■ **What needs to be done**
From the data below, retype exactly the lines starting with the one that contains "grt_pass1_vias: 1657" and ending with the one that contains "htree_levels: 2", both included.

■ **Supplied data**
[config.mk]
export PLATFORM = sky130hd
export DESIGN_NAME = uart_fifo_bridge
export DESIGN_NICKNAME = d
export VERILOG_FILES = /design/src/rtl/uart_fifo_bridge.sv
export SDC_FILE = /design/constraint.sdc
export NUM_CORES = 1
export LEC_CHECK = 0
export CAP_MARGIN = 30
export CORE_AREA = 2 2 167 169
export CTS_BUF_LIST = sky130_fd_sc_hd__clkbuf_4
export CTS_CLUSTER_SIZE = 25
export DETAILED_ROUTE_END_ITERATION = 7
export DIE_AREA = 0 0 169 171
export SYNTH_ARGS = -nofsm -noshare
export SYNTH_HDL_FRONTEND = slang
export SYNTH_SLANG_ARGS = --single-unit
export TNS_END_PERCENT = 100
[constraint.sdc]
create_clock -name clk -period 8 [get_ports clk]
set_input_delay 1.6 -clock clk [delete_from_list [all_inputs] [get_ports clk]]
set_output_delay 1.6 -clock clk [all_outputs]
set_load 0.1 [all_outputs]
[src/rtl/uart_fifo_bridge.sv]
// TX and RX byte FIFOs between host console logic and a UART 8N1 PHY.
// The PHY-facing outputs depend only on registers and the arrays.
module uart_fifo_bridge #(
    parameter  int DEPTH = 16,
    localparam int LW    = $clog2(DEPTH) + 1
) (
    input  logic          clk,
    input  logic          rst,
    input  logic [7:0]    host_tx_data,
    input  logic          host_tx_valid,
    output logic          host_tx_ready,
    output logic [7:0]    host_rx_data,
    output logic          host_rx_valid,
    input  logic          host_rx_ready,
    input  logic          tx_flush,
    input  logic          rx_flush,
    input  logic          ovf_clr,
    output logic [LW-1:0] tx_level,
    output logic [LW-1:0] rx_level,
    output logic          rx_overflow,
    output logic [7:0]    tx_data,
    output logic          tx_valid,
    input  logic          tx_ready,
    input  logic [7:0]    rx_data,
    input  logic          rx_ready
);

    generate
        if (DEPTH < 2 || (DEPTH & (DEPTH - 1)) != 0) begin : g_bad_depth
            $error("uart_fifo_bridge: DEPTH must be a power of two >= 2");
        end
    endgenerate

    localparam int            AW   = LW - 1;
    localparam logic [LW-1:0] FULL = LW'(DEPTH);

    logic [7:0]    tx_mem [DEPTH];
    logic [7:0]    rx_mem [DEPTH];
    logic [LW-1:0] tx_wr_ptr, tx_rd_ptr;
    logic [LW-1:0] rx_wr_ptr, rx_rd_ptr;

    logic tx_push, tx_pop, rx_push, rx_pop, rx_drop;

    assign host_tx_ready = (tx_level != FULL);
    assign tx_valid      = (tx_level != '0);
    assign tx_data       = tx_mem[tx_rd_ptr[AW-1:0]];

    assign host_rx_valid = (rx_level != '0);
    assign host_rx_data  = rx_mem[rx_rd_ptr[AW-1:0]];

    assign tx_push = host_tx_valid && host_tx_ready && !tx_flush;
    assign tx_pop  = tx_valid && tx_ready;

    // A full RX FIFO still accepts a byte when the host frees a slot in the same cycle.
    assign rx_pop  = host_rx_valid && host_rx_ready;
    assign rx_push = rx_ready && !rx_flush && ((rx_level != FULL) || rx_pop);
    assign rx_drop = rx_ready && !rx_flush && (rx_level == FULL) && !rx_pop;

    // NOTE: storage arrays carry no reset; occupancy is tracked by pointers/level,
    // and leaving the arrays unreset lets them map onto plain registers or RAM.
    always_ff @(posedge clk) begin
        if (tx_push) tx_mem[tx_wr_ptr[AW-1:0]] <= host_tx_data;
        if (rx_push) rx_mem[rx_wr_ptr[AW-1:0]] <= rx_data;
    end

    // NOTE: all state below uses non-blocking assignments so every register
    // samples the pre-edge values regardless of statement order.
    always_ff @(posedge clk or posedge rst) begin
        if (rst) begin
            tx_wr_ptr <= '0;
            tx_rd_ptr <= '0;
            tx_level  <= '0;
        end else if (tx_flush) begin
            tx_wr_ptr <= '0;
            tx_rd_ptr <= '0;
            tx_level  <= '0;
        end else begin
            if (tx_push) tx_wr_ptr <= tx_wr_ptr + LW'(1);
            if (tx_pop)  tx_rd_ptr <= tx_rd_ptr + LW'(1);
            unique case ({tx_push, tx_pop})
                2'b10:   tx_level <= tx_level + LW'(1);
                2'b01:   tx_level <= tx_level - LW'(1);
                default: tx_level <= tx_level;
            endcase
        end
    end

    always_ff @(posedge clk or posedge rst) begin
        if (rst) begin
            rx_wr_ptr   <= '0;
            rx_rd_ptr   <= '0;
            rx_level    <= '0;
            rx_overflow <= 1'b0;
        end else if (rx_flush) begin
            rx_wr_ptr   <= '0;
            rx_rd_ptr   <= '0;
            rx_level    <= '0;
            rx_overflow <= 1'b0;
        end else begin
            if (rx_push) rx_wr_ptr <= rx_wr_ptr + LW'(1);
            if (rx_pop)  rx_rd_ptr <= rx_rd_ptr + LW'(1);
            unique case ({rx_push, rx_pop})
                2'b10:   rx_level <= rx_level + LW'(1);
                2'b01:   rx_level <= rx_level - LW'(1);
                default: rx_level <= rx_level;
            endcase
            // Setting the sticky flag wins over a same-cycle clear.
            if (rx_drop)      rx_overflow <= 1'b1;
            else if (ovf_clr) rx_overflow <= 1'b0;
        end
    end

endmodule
...
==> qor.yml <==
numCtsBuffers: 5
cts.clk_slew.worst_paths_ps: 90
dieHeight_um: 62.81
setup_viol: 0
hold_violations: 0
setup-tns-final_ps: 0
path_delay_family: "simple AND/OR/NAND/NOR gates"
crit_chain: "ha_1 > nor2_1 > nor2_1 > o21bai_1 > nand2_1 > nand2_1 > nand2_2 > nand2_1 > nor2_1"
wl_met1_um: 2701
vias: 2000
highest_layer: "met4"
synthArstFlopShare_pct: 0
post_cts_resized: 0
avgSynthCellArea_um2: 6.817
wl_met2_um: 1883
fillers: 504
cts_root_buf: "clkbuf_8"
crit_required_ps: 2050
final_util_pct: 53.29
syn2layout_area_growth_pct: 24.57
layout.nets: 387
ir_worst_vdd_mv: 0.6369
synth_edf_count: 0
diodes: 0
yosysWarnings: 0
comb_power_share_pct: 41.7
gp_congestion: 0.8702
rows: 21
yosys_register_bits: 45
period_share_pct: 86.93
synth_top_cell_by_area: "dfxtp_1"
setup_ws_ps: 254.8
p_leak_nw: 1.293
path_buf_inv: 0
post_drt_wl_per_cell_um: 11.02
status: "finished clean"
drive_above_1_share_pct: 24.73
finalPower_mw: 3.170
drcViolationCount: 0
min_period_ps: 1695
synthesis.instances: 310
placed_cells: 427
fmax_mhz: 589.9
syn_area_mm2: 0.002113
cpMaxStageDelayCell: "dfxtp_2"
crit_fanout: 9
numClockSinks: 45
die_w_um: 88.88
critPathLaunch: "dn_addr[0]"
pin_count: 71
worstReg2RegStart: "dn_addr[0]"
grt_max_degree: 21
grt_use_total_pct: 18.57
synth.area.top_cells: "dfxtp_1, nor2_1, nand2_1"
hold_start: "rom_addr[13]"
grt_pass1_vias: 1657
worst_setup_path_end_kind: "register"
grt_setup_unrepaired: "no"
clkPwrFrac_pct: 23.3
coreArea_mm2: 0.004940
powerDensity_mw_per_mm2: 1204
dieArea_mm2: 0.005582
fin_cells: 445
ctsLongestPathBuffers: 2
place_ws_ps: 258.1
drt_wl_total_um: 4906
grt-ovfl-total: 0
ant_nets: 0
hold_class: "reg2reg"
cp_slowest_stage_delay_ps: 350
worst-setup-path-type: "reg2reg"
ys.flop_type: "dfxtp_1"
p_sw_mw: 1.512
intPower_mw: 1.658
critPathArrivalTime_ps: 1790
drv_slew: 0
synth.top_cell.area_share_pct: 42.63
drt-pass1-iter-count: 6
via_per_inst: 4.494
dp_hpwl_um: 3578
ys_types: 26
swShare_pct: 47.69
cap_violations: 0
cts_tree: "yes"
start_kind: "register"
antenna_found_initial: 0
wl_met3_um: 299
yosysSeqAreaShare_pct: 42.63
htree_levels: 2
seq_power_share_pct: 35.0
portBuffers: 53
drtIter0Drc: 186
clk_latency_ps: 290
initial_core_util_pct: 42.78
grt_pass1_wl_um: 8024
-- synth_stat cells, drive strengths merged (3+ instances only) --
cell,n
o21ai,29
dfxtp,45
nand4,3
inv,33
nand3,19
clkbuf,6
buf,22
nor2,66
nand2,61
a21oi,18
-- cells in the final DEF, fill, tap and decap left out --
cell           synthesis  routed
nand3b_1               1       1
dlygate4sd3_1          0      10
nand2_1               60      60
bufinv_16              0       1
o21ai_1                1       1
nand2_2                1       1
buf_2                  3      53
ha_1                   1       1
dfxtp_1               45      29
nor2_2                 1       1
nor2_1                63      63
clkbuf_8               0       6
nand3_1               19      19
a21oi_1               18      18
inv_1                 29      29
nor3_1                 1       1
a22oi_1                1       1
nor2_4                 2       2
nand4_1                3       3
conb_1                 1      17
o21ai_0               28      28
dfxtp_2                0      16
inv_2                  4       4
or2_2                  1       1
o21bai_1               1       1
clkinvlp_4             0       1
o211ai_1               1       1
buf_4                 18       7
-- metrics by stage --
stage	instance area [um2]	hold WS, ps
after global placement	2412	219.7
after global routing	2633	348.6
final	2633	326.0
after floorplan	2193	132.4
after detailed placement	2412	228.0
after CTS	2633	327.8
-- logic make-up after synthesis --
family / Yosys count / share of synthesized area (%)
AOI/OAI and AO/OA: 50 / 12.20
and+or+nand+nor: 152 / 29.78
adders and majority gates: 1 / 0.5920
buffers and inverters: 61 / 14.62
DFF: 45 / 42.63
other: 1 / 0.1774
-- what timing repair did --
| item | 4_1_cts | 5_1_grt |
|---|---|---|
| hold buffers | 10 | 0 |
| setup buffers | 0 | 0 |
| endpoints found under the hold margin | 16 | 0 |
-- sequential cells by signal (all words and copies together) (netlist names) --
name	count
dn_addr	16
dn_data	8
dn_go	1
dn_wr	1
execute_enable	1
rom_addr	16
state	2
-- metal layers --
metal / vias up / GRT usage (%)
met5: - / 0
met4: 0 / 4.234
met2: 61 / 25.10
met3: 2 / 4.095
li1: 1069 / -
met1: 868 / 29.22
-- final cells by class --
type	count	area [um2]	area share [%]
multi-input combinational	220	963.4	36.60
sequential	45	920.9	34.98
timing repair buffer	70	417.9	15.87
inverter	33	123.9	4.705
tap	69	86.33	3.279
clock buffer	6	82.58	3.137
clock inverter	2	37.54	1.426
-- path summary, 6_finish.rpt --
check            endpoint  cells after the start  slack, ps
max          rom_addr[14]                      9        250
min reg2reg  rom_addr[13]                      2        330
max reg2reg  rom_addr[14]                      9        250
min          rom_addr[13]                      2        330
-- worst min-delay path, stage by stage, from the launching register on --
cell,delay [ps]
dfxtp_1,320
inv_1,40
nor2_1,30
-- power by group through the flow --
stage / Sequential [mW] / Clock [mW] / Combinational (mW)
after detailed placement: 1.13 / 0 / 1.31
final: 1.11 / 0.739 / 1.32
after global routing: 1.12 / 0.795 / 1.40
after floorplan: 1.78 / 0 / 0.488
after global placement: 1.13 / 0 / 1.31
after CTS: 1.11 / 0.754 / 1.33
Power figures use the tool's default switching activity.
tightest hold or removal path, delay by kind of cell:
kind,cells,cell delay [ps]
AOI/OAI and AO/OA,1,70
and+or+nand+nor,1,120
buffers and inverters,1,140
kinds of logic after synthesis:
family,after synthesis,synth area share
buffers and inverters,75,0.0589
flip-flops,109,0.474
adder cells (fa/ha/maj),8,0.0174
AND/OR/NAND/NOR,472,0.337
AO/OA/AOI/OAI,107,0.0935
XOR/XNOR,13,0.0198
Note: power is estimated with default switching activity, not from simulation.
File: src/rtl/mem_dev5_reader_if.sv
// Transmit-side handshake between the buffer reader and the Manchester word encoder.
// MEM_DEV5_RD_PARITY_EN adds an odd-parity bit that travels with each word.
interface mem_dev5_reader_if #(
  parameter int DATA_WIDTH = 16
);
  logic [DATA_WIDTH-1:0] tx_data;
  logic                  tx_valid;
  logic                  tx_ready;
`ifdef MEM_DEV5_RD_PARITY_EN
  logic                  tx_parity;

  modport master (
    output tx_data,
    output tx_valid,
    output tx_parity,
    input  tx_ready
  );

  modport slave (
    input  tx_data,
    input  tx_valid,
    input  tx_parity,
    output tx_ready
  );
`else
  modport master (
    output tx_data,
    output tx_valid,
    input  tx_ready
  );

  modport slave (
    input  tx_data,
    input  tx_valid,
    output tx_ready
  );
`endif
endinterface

■ **Exercise answer**
grt_pass1_vias: 1657
worst_setup_path_end_kind: "register"
grt_setup_unrepaired: "no"
clkPwrFrac_pct: 23.3
coreArea_mm2: 0.004940
powerDensity_mw_per_mm2: 1204
dieArea_mm2: 0.005582
fin_cells: 445
ctsLongestPathBuffers: 2
place_ws_ps: 258.1
drt_wl_total_um: 4906
grt-ovfl-total: 0
ant_nets: 0
hold_class: "reg2reg"
cp_slowest_stage_delay_ps: 350
worst-setup-path-type: "reg2reg"
ys.flop_type: "dfxtp_1"
p_sw_mw: 1.512
intPower_mw: 1.658
critPathArrivalTime_ps: 1790
drv_slew: 0
synth.top_cell.area_share_pct: 42.63
drt-pass1-iter-count: 6
via_per_inst: 4.494
dp_hpwl_um: 3578
ys_types: 26
swShare_pct: 47.69
cap_violations: 0
cts_tree: "yes"
start_kind: "register"
antenna_found_initial: 0
wl_met3_um: 299
yosysSeqAreaShare_pct: 42.63
htree_levels: 2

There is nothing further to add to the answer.